The role of an EMS Education Advisory Committee is simple: to provide input, guidance, recommendations regarding our EMS Institute training programs, and to review and revise the program goals as necessary. For an EMS Education Advisory Committee to be maximally effective, a broad representation of our stakeholders is crucial.

Stakeholders: A stakeholder may be defined as: a community of people who share a common interest in our educational program(s).  Practically speaking, how does this relate to our programs? This can be addressed through the two following questions:

Who are the individuals most impacted by our program(s)?  

How can we better address the needs of those most impacted by our program(s)?

The answers vary but probably include representatives from various community interests.  Area employers including representation from our EMS Chief’s Association should be a primary component. 

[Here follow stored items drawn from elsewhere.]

From an optimization exercise on the open Yosys and OpenROAD flow, aimed at small area, a short achievable clock period and few clock cycles per item; shortcuts taken in it are not production practice.
At most, simulation tests tie the RTL to the original design; equivalence was not proved.
The RTL of runs 1 to 5 was laid out without a check of its function.

File: design/flow/flow/run.sh
#!/bin/bash
# Standard layout, with timing repair aiming at a larger setup margin.
set -euo pipefail
bash standard.sh SETUP_SLACK_MARGIN=8 finish > standard.log 2>&1
File: design/flow/standard.sh
#!/bin/bash
# synth_recipe.tcl (not shown) runs the flow's synth.tcl, then flattens the netlist and writes it again
# the make line also repeats each setting of config.mk as NAME=value (left out here)
make -C /OpenROAD-flow-scripts/flow DESIGN_CONFIG=/design/flow/config.mk WORK_HOME=/design/flow/orfs CLKGATE_MAP_FILE= SYNTH_SCRIPT=/design/flow/synth_recipe.tcl "${@:-finish}"
File: design/flow/config.mk
export PLATFORM = sky130hd
export DESIGN_NAME = tally_digest
export DESIGN_NICKNAME = tally_digest
export VERILOG_FILES = /design/flow/design.v
export SDC_FILE = /design/flow/constraint.sdc
export NUM_CORES = 4
export LEC_CHECK = 0
export CAP_MARGIN = 20
export CORE_MARGIN = 2
export CORE_UTILIZATION = 55
export SETUP_SLACK_MARGIN = 5
export SLEW_MARGIN = 20
File: design/flow/constraint.sdc
create_clock -name core_clock -period 12.0 [get_ports {clk}]
set_input_delay 2.4000 -clock core_clock [delete_from_list [all_inputs] [get_ports {clk}]]
set_output_delay 2.4000 -clock core_clock [all_outputs]
set_load 0.01 [all_outputs]
File: design/flow/design.v
module tally_digest (
    input  wire         clk,
    input  wire         rst,           
    input  wire         in_valid,
    output wire         in_ready,
    input  wire [63:0]  in_data,
    input  wire [7:0]   in_len,
    output wire         out_valid,
    input  wire         out_ready,
    output wire [127:0] out_digest
);
    localparam [31:0] IV0 = 32'h6a09e667, IV1 = 32'hbb67ae85,
                      IV2 = 32'h3c6ef372, IV3 = 32'ha54ff53a,
                      IV4 = 32'h510e527f, IV5 = 32'h9b05688c,
                      IV6 = 32'h1f83d9ab, IV7 = 32'h5be0cd19;
    function [31:0] rotr(input [31:0] x, input integer n);
        rotr = (x >> n) | (x << (32 - n));
    endfunction
    function [31:0] bsig0(input [31:0] x);
        bsig0 = rotr(x, 2) ^ rotr(x, 13) ^ rotr(x, 22);
    endfunction
    function [31:0] bsig1(input [31:0] x);
        bsig1 = rotr(x, 6) ^ rotr(x, 11) ^ rotr(x, 25);
    endfunction
    function [31:0] ssig0(input [31:0] x);
        ssig0 = rotr(x, 7) ^ rotr(x, 18) ^ (x >> 3);
    endfunction
    function [31:0] ssig1(input [31:0] x);
        ssig1 = rotr(x, 17) ^ rotr(x, 19) ^ (x >> 10);
    endfunction
    function [30:0] maj(input [30:0] x, input [30:0] y, input [30:0] z);
        maj = (x & y) | (x & z) | (y & z);
    endfunction
    function [31:0] bkadd(input [31:0] x, input [31:0] z);
        reg [31:0] gn, pn, gg, pp;
        integer i, l;
        begin
            gn = x & z; pn = x ^ z; gg = gn; pp = pn;
            for (l = 0; l < 5; l = l + 1)             
                for (i = 0; i < 32; i = i + 1)
                    if ((i % (2 << l)) == (2 << l) - 1) begin
                        gg[i] = gg[i] | (pp[i] & gg[i - (1 << l)]);
                        pp[i] = pp[i] & pp[i - (1 << l)];
                    end
            for (l = 3; l >= 0; l = l - 1)            
                for (i = 0; i < 32; i = i + 1)
                    if (i >= (3 << l) - 1 && (i % (2 << l)) == (1 << l) - 1) begin
                        gg[i] = gg[i] | (pp[i] & gg[i - (1 << l)]);
                        pp[i] = pp[i] & pp[i - (1 << l)];
                    end
            bkadd = pn ^ {gg[30:0], 1'b0};
        end
    endfunction
    function [31:0] kconst(input [5:0] i);
        case (i)
            6'd0:  kconst = 32'h428a2f98;  6'd1:  kconst = 32'h71374491;
            6'd2:  kconst = 32'hb5c0fbcf;  6'd3:  kconst = 32'he9b5dba5;
            6'd4:  kconst = 32'h3956c25b;  6'd5:  kconst = 32'h59f111f1;
            6'd6:  kconst = 32'h923f82a4;  6'd7:  kconst = 32'hab1c5ed5;
            6'd8:  kconst = 32'hd807aa98;  6'd9:  kconst = 32'h12835b01;
            6'd10: kconst = 32'h243185be;  6'd11: kconst = 32'h550c7dc3;
            6'd12: kconst = 32'h72be5d74;  6'd13: kconst = 32'h80deb1fe;
            6'd14: kconst = 32'h9bdc06a7;  6'd15: kconst = 32'hc19bf174;
            6'd16: kconst = 32'he49b69c1;  6'd17: kconst = 32'hefbe4786;
            6'd18: kconst = 32'h0fc19dc6;  6'd19: kconst = 32'h240ca1cc;
            6'd20: kconst = 32'h2de92c6f;  6'd21: kconst = 32'h4a7484aa;
            6'd22: kconst = 32'h5cb0a9dc;  6'd23: kconst = 32'h76f988da;
            6'd24: kconst = 32'h983e5152;  6'd25: kconst = 32'ha831c66d;
            6'd26: kconst = 32'hb00327c8;  6'd27: kconst = 32'hbf597fc7;
            6'd28: kconst = 32'hc6e00bf3;  6'd29: kconst = 32'hd5a79147;
            6'd30: kconst = 32'h06ca6351;  6'd31: kconst = 32'h14292967;
            6'd32: kconst = 32'h27b70a85;  6'd33: kconst = 32'h2e1b2138;
            6'd34: kconst = 32'h4d2c6dfc;  6'd35: kconst = 32'h53380d13;
            6'd36: kconst = 32'h650a7354;  6'd37: kconst = 32'h766a0abb;
            6'd38: kconst = 32'h81c2c92e;  6'd39: kconst = 32'h92722c85;
            6'd40: kconst = 32'ha2bfe8a1;  6'd41: kconst = 32'ha81a664b;
            6'd42: kconst = 32'hc24b8b70;  6'd43: kconst = 32'hc76c51a3;
            6'd44: kconst = 32'hd192e819;  6'd45: kconst = 32'hd6990624;
            6'd46: kconst = 32'hf40e3585;  6'd47: kconst = 32'h106aa070;
            6'd48: kconst = 32'h19a4c116;  6'd49: kconst = 32'h1e376c08;
            6'd50: kconst = 32'h2748774c;  6'd51: kconst = 32'h34b0bcb5;
            6'd52: kconst = 32'h391c0cb3;  6'd53: kconst = 32'h4ed8aa4a;
            6'd54: kconst = 32'h5b9cca4f;  6'd55: kconst = 32'h682e6ff3;
            6'd56: kconst = 32'h748f82ee;  6'd57: kconst = 32'h78a5636f;
            6'd58: kconst = 32'h84c87814;  6'd59: kconst = 32'h8cc70208;
            6'd60: kconst = 32'h90befffa;  6'd61: kconst = 32'ha4506ceb;
            6'd62: kconst = 32'hbef9a3f7;  default: kconst = 32'hc67178f2;
        endcase
    endfunction
    reg  [31:0] ring [0:15];
    reg  [31:0] a, b, c, d, e, f, g, h;
    reg  [31:0] ha0, ha1, ha2, ha3;    
    reg  [31:0] he0, he1, he2, he3;    
    reg  [31:0] p;
    reg  [31:0] kr;            
    reg         run;           
    reg  [6:0]  t;             
    reg  [4:0]  nrecv;         
    reg  [1:0]  blk;           
    reg  [7:0]  len;           
    reg         fin1, fin2;    
    reg         fin_first;     
    reg         fin_last;      
    reg  [1:0]  cform;         
    reg         ov;            
    reg         in_ready_r;
    reg         c63, c64;      
    reg         comp;          
    reg         civ;           
    reg  [1:0]  ck;            
    reg         ld;            
    reg         ld_iv;         
    reg         ld_ch;         
    assign in_ready   = in_ready_r;
    assign out_valid  = ov;
    assign out_digest = {ha0, ha1, ha2, ha3};
    wire [3:0]  s      = t[3:0];
    wire        early  = (t[6:4] == 3'd0);
    wire        first  = (blk == 2'd0);
    wire [7:0]  len8   = len + 8'd8;
    wire        last   = (blk == len8[7:6]);         
    wire        fresh  = run && early && ({1'b0, s} >= nrecv);
    wire        sched_sel = run && !early;
    wire        need   = ({blk, s[3:1], 3'b000} < len) || (first && s[3:1] == 3'd0);
    wire        abort_in  = fresh && !s[0] && need && !in_valid;
    wire        abort_out = run && (t == 7'd15) && first && ov && !out_ready;
    wire        abort  = abort_in || abort_out;
    wire        restart = (nrecv == 5'd0 || s == 4'd15) &&
                          (first || (cform == 2'd3 && !fin1 && !fin2));
    wire        st0  = first && (s == 4'd0);
    wire [31:0] half = s[0] ? in_data[31:0] : in_data[63:32];
    reg  [31:0] nw;
    reg  [7:0]  pos;
    reg         keep, is80;
    integer     i;
    always @(*) begin
        for (i = 0; i < 4; i = i + 1) begin
            pos = {blk, s, i[1:0]};
            if (st0) begin
                keep = (in_len > i[7:0]);
                is80 = (in_len == i[7:0]);
            end else begin
                keep = (pos < len);
                is80 = (pos == len);
            end
            nw[31 - 8*i -: 8] = keep ? half[31 - 8*i -: 8] : (is80 ? 8'h80 : 8'h00);
        end
        if (last && s == 4'd15)
            nw = nw | {21'd0, len, 3'd0};
    end
    wire [31:0] ss0 = ssig0(ring[1]);
    wire [31:0] ss1 = ssig1(ring[14]);
    wire [31:0] sx1 = ring[0] ^ ring[9] ^ ss0;
    wire [31:0] sc1 = {maj(ring[0][30:0], ring[9][30:0], ss0[30:0]), 1'b0};
    wire [31:0] sx2 = sx1 ^ sc1 ^ ss1;
    wire [31:0] sc2 = {maj(sx1[30:0], sc1[30:0], ss1[30:0]), 1'b0};
    wire [31:0] sched   = sx2 + sc2;
    wire [31:0] tail_in = sched_sel ? sched : (fresh ? nw : ring[0]);
    integer k;
    always @(posedge clk) begin
        for (k = 0; k < 15; k = k + 1)
            ring[k] <= ring[k + 1];
        ring[15] <= tail_in;
    end
    wire        rot    = !run && !first && (cform != 2'd3) && !fin1 && !fin2;
    wire        cshift = comp || rot || ld_ch;
    reg  [31:0] iva, ive;
    always @(*) begin
        case (ck)
            2'd0: begin iva = IV0; ive = IV4; end
            2'd1: begin iva = IV1; ive = IV5; end
            2'd2: begin iva = IV2; ive = IV6; end
            default: begin iva = IV3; ive = IV7; end
        endcase
    end
    wire [31:0] tail_a = civ ? iva : ha3;
    wire [31:0] tail_e = civ ? ive : he3;
    wire [31:0] sum_a  = tail_a + (comp ? a : 32'd0);
    wire [31:0] sum_e  = tail_e + (comp ? e : 32'd0);
    always @(posedge clk) begin
        if (cshift) begin
            ha0 <= sum_a; ha1 <= ha0; ha2 <= ha1; ha3 <= ha2;
            he0 <= sum_e; he1 <= he0; he2 <= he1; he3 <= he2;
        end
    end
    wire [31:0] la = ld_iv ? IV0 : sum_a;
    wire [31:0] lb = ld_iv ? IV1 : ha0;
    wire [31:0] lc = ld_iv ? IV2 : ha1;
    wire [31:0] ld_d = ld_iv ? IV3 : ha2;
    wire [31:0] le = ld_iv ? IV4 : sum_e;
    wire [31:0] lf = ld_iv ? IV5 : he0;
    wire [31:0] lg = ld_iv ? IV6 : he1;
    wire [31:0] lh = ld_iv ? IV7 : he2;
    wire [31:0] gsel = ld ? lh : g;
    wire [31:0] rs1 = bsig1(e);
    wire [31:0] rch = (e & f) ^ (~e & g);
    wire [31:0] rs0 = bsig0(a);
    wire [31:0] rmj = (a & b) | (a & c) | (b & c);
    wire [31:0] x1  = p ^ rs1 ^ rch;
    wire [31:0] c1  = {maj(p[30:0], rs1[30:0], rch[30:0]), 1'b0};
    wire [31:0] xe  = x1 ^ c1 ^ d;
    wire [31:0] ce  = {maj(x1[30:0], c1[30:0], d[30:0]), 1'b0};
    wire [31:0] x2  = x1 ^ c1 ^ rs0;
    wire [31:0] c2  = {maj(x1[30:0], c1[30:0], rs0[30:0]), 1'b0};
    wire [31:0] x3  = x2 ^ c2 ^ rmj;
    wire [31:0] c3  = {maj(x2[30:0], c2[30:0], rmj[30:0]), 1'b0};
    wire [31:0] a_new = x3 + c3;
    wire [31:0] e_new = xe + ce;
    wire [31:0] px   = ring[15] ^ kr ^ gsel;
    wire [31:0] pc   = {maj(ring[15][30:0], kr[30:0], gsel[30:0]), 1'b0};
    always @(posedge clk) begin
        kr <= kconst(t[5:0]);
        p  <= bkadd(px, pc);
        if (ld) begin
            a <= la; b <= lb; c <= lc; d <= ld_d;
            e <= le; f <= lf; g <= lg; h <= lh;
        end else begin
            a <= a_new; b <= a; c <= b; d <= c;
            e <= e_new; f <= e; g <= f; h <= g;
        end
    end
    always @(posedge clk) begin
        if (rst) begin
            run        <= 1'b0;
            t          <= 7'd0;
            nrecv      <= 5'd0;
            blk        <= 2'd0;
            fin1       <= 1'b0;
            fin2       <= 1'b0;
            c63        <= 1'b0;
            c64        <= 1'b0;
            comp       <= 1'b0;
            civ        <= 1'b0;
            ld         <= 1'b0;
            ld_iv      <= 1'b0;
            ld_ch      <= 1'b0;
            ov         <= 1'b0;
            in_ready_r <= 1'b0;
        end else begin
            c63  <= run && (t == 7'd62);
            c64  <= c63;
            fin1 <= c64;
            fin2 <= fin1;
            comp <= (run && t == 7'd62) || c63 || c64 || fin1;
            civ  <= ((run && t == 7'd62) || c63 || c64 || fin1) &&
                    ((run && t == 7'd62) ? first : fin_first);
            ck   <= fin1 ? 2'd0 : (c64 ? 2'd1 : (c63 ? 2'd2 : 2'd3));
            ld    <= run && (t == 7'd0) && !abort;
            ld_iv <= run && (t == 7'd0) && !abort && first;
            ld_ch <= run && (t == 7'd0) && !abort && !first;
            if (run && t == 7'd62) begin
                fin_first <= first;
                fin_last  <= last;
            end
            if (fin2 && fin_last)
                ov <= 1'b1;
            else if (ov && out_ready)
                ov <= 1'b0;
            if (fin2)
                cform <= 2'd0;
            else if (cshift)
                cform <= cform + 2'd1;
            in_ready_r <= fresh && !s[0] && need && in_valid;
            if (fresh && st0)
                len <= in_len;
            if (fresh && !abort_in)
                nrecv <= {1'b0, s} + 5'd1;
            else if (run && t == 7'd16)
                nrecv <= 5'd0;
            if (run) begin
                if (abort) begin
                    run <= 1'b0;
                    t   <= {3'd0, s + 4'd1};
                end else if (t == 7'd64) begin
                    t   <= 7'd0;
                    blk <= last ? 2'd0 : blk + 2'd1;
                end else begin
                    t   <= t + 7'd1;
                end
            end else if (restart) begin
                run <= 1'b1;
                t   <= 7'd0;
            end else begin
                t   <= {3'd0, s + 4'd1};
            end
        end
    end
endmodule
==> results.json, run 1 <==
{
  "status": "no timing/DRC/antenna violations",
  "num_rows": 110,
  "setup_viol": 0,
  "hold_viol_final": 0,
  "synth.net_count": 5097,
  "clock_path_buffers": 3,
  "clock.fmax_mhz": 207,
  "crit_fanout": 3,
  "synth_edf_count": 270,
  "holdPathEnd": "ring[2][31]",
  "cts-root-buf": "clkbuf_16",
  "grt_pass1_wl_mm": 228,
  "path_class": "reg2reg",
  "vias": 36300,
  "core_area_sq_um": 90300,
  "gp_congestion": 0.963,
  "nFillCells": 6773,
  "crit_arrival_ps": 5410,
  "netlist_top_cells_count": "826 x dfxtp_1, 449 x inv_1, 304 x xnor2_1, 270 x edfxtp_1, 259 x a21oi_1",
  "ys_seq_elements": 1096,
  "synth_cells": 4568,
  "syn_area_sq_um": 50300,
  "timing.rr.end": "e[29]",
  "r2r_cells": 18,
  "grt_usage": 0.330,
  "dpl.hpwl_mm": 111,
  "synth_top_area_cell": "dfxtp_1",
  "worstHoldStart": "ring[3][31]",
  "grt_pass1_vias": 34900,
  "fin_crit_sh": 0.403,
  "syn_avg_cell_area_sq_um": 11.0,
  "routed_wl_mm": 158,
  "num_io_pins": 206,
  "required_ps": 12580,
  "period_minus_slack_ps": 4830,
  "cts.htree.levels": 3,
  "die_y_microns": 306,
  "ant_nets": 0,
  "grt_max_degree": 141,
  "cts_tree": "done",
  "synth.most_common_cell": "dfxtp_1",
  "crit_start": "e[12]",
  "synth.distinct_cells": 96,
  "clk_latency_ps": 760,
  "place_area_sq_um": 53600,
  "fin_area_sq_um": 61900,
  "firstDrtPassIters": 7,
  "nets": 5434,
  "holdPathStages": 0,
  "clk_pin_slew_ps": 60,
  "drc": 0,
  "io_buffers": 205,
  "yosys_warnings": 2,
  "postCtsHoldBufs": 0,
  "cts_buffers": 110,
  "relSlewSlack": 0.274,
  "syn2layout_area_growth_pct": 23.0,
  "synth_area_leaders": "dfxtp_1 33%, edfxtp_1 16%, fa_1 9.3%, ha_1 5.5%, xnor2_1 5.3%",
  "rsz0062_at_grt": "true",
  "tightest_slew_ps": 1080,
  "drv_cap": 0,
  "viasPerCell": 5.88,
  "r2r_start": "e[12]",
  "cp-start-kind": "flop",
  "synth_ff_type": "dfxtp_1",
  "critPathCaptureType": "flop",
  "die_w_microns": 306,
  "cts_sinks": 1096,
  "layout-drive-gt1-share": 0.182,
  "slew_violations": 0,
  "antenna_found_initial": 2,
  "synth_seq_area_share": 0.490,
  "synth_top_area_share": 0.329,
  "synthArstFlopShare": 0,
  "grt.overflow.total": 0,
  "regMostFlops": "ring",
  "start_util": 0.557,
  "largest_reg_flops": 512,
  "worst-r2r-setup-slack_ps": 7170,
  "die_area_sq_um": 93900,
  "skew_ps": 65.7,
  "drtIter0Drc": 4038,
  "drt-wirelength-per-cell_microns": 25.6,
  "hold_path_class": "reg2reg",
  "finalSetupTns_ps": 0
}
## metal layers
layer | up-vias | share of wire | track usage
met5 | - | 0 | 0
met4 | 0 | 0.028 | 0.0939
met3 | 261 | 0.096 | 0.0742
met2 | 1623 | 0.43 | 0.479
met1 | 18100 | 0.44 | 0.493
li1 | 16400 | - | -
## per-stage QoR
| step | cells | util | hold WS, ps | setup WS [ps] |
|---|---|---|---|---|
| finish | 6179 | 0.685 | 282 | 7170 |
| CTS | 6121 | 0.667 | 288 | 7310 |
| global route | 6177 | 0.685 | 288 | 7090 |
| floorplan | 4568 | - | 310 | 7590 |
| detailed placement | 5768 | 0.594 | 312 | 6040 |
| global placement | 5768 | 0.594 | 310 | 6080 |
## worst max-delay path: stages (launching register included)
cell and delay, ps:
dfxtp_4 380, xnor2_4 260, xnor2_2 120, fa_1 500, inv_2 50, buf_4 120, fa_1 480, inv_1 50
ha_2 190, fa_2 360, a211o_1 310, o211ai_4 130, o221ai_4 170, a211oi_4 390, nor3b_4 110, a221o_2 430
o41ai_4 250, xor2_1 290, o21ai_0 110
## cell type report
type	count	area [sq um]	area share
Sequential cell	1096	24800	0.401
Multi-Input combinational cell	2804	25600	0.414
Inverter	454	1730	0.0279
Timing Repair Buffer	439	4240	0.0686
Tap cell	1176	1470	0.0238
Antenna cell	2	5.00	0.0000809
Clock inverter	61	847	0.0137
Clock buffer	147	3150	0.0508
## how the worst max path moves through the flow
stage | end | slack, ps | cells past startpoint
4_1_cts | a[31] | 7310 | 16
2_1_floorplan | a[31] | 7590 | 19
6_report | e[29] | 7170 | 18
3_3_place_gp | p[31] | 6080 | 21
5_1_grt | e[29] | 7090 | 18
3_5_place_dp | p[31] | 6040 | 21
## what timing repair did
item,in CTS,in global routing
buffers inserted,135,55
setup endpoints to repair,274,116
pin swaps,114,146
cloned,10,1
resized for setup,469,243
## logic make-up after synthesis
logic type,count (synthesis),share of synthesized area
buffers and inverters,669,0.0506
xor gates and xnor gates,405,0.0705
and+or+nand+nor,745,0.0707
AOI/OAI and AO/OA,1091,0.147
muxes,80,0.0181
adders and majority gates,482,0.153
DFF,1096,0.490
## cells in the final DEF, fill, tap and decap left out, drive strengths merged, types with 82 or more instances in the layout
cell type and instances:
a21oi 260, a22o 82, buf 225, clkbuf 148, dfxtp 826, dlygate4sd2 130, edfxtp 270, fa 233
ha 220, inv 457, nand2 187, nor2 221, o21ai 214, o22a 96, xnor2 304, xor2 101
==> run 2: changes to the inputs <==
--- a/design/flow/config.mk
+++ b/design/flow/config.mk
@@ -7,6 +7,6 @@
 export LEC_CHECK = 0
 export CAP_MARGIN = 20
 export CORE_MARGIN = 2
-export CORE_UTILIZATION = 55
+export CORE_UTILIZATION = 70
 export SETUP_SLACK_MARGIN = 5
 export SLEW_MARGIN = 20
==> run 2 against run 1 <==
Against the previous run: the flow now stops in global routing; synthesized area did not move; synthesized cell count unchanged.
==> results.json, run 2 <==
{
  "placed_cells": 5538,
  "ys_seq_elements": 1096,
  "lastStage": "global routing",
  "grt_usage": 0.646,
  "status": "did not finish",
  "synth_seq_area_share": 0.490,
  "gp_congestion": 1.03,
  "synth.most_common_cell": "dfxtp_1",
  "cts.htree.levels": 3,
  "die_y_microns": 272,
  "num_rows": 98,
  "yosys_warnings": 2,
  "synth.net_count": 5097,
  "syn_avg_cell_area_sq_um": 11.0,
  "clock_path_buffers": 3,
  "synth_cells": 4568,
  "die_w_microns": 272,
  "firstError": "[ERROR GRT-0232] Routing congestion too high. Check the congestion heatmap in the GUI.",
  "grt_max_degree": 117,
  "synth_edf_count": 270,
  "start_util": 0.705,
  "cts_buffers": 103,
  "netlist_top_cells_count": "826 x dfxtp_1, 449 x inv_1, 304 x xnor2_1, 270 x edfxtp_1, 259 x a21oi_1",
  "grt.overflow.total": 12,
  "synth_area_leaders": "dfxtp_1 33%, edfxtp_1 16%, fa_1 9.3%, ha_1 5.5%, xnor2_1 5.3%",
  "cts-root-buf": "clkbuf_16",
  "cts_sinks": 1096,
  "num_io_pins": 206,
  "syn_area_sq_um": 50300,
  "synth.distinct_cells": 96,
  "synth_top_area_cell": "dfxtp_1",
  "synthArstFlopShare": 0,
  "dpl.hpwl_mm": 111,
  "synth_ff_type": "dfxtp_1",
  "place_area_sq_um": 53300,
  "synth_top_area_share": 0.329,
  "io_buffers": 205
}
==> run 2: cell counts after synthesis <==
No cell type changed its count.
==> run 2: routing by layer <==
metal,GRT overflow,track usage
met3,4,0.484
met1,2,0.696
met4,2,0.516
met5,0,0.373
met2,4,0.801
==> run 2: stage by stage <==
step                setup WS [ps]  hold WS (ps)
floorplan                    7590           310
global placement             6190           310
detailed placement           5980           312
CTS                          7080           305
==> run 2: worst min path at each step <==
stage	end	slack (ps)	cells after the start
4_1_cts	ring[12][5]	300	0
3_5_place_dp	ring[11][15]	310	0
3_3_place_gp	ring[4][8]	310	0
2_1_floorplan	ring[10][0]	310	0
==> run 2: cell families after synthesis <==
group,Yosys count,share of synthesized area
flip-flops,1096,0.490
AO/OA/AOI/OAI,1091,0.147
AND/OR/NAND/NOR,745,0.0707
buffers and inverters,669,0.0506
adder cells (fa/ha/maj),482,0.153
XOR/XNOR,405,0.0705
multiplexers,80,0.0181
==> run 2: what timing repair did <==
item	4_1_cts
gates cloned	9
endpoints found under the setup margin	348
pin swaps	181
hold endpoints to repair	0
hold buffers	0
setup buffers	158
gates resized for setup	568
==> run 3: changes to the inputs <==
--- a/design/flow/config.mk
+++ b/design/flow/config.mk
@@ -7,6 +7,6 @@
 export LEC_CHECK = 0
 export CAP_MARGIN = 20
 export CORE_MARGIN = 2
-export CORE_UTILIZATION = 70
+export CORE_UTILIZATION = 45
 export SETUP_SLACK_MARGIN = 5
 export SLEW_MARGIN = 20
==> run 3 against run 2 <==
Against the previous run: synthesized cell count stayed put; synthesized area stayed put; the run now finishes clean.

Hospitals or other clinical areas where students complete clinical rotations should be participants: this includes both nursing and physician representatives. These individuals can provide important information on this critical student experience.

Program support agencies that provide field internship opportunities may not be agencies that hire our graduates but should be included.  This may include agencies such as the coroner’s office, urgent care centers, colleges and universities as well as our emergency communications center.  External partners such as fire and law enforcement will be able to offer significant insight into inter-disciplinary integration for our programs and will have representation on the committee.

Program graduates provide an additional view point for continuous quality improvement and should represent the more recent (and therefore, more relevant) perspectives on the current program(s).

Program coordinators (ALS, BLS and ancillary programs) and Montgomery County EMS Regional Council administration representatives are basically ex-officio members.  

Our EMS Education Advisory Committee meetings provide a time to update the representatives on all program activities, but should primarily serve to assess our programs, review progress toward our collective goals, and discuss future improvements in a collaborative forum.  

Lastly, the committee should select a chair-person, shape itself into an initial structure with shared and collaborative areas of responsibility, while working to invite other members of interest into the committee. 

Requirement:  The EMS Education Advisory Committee will meet quarterly and at least once a year, review the goals, outcomes for the classes, and make recommendations for program improvements including budgeting for new equipment and resources.  In addition, EMS Education Advisory Committee meetings will include a review of minimum competency requirements, including team leads, achievement of goals, analysis of goals, action plans, and results of action, and review the interval as well as annual reports.  EMS Education Advisory Committee meetings will have minutes reflecting the attendees and meaningful discussion and actions during the meeting.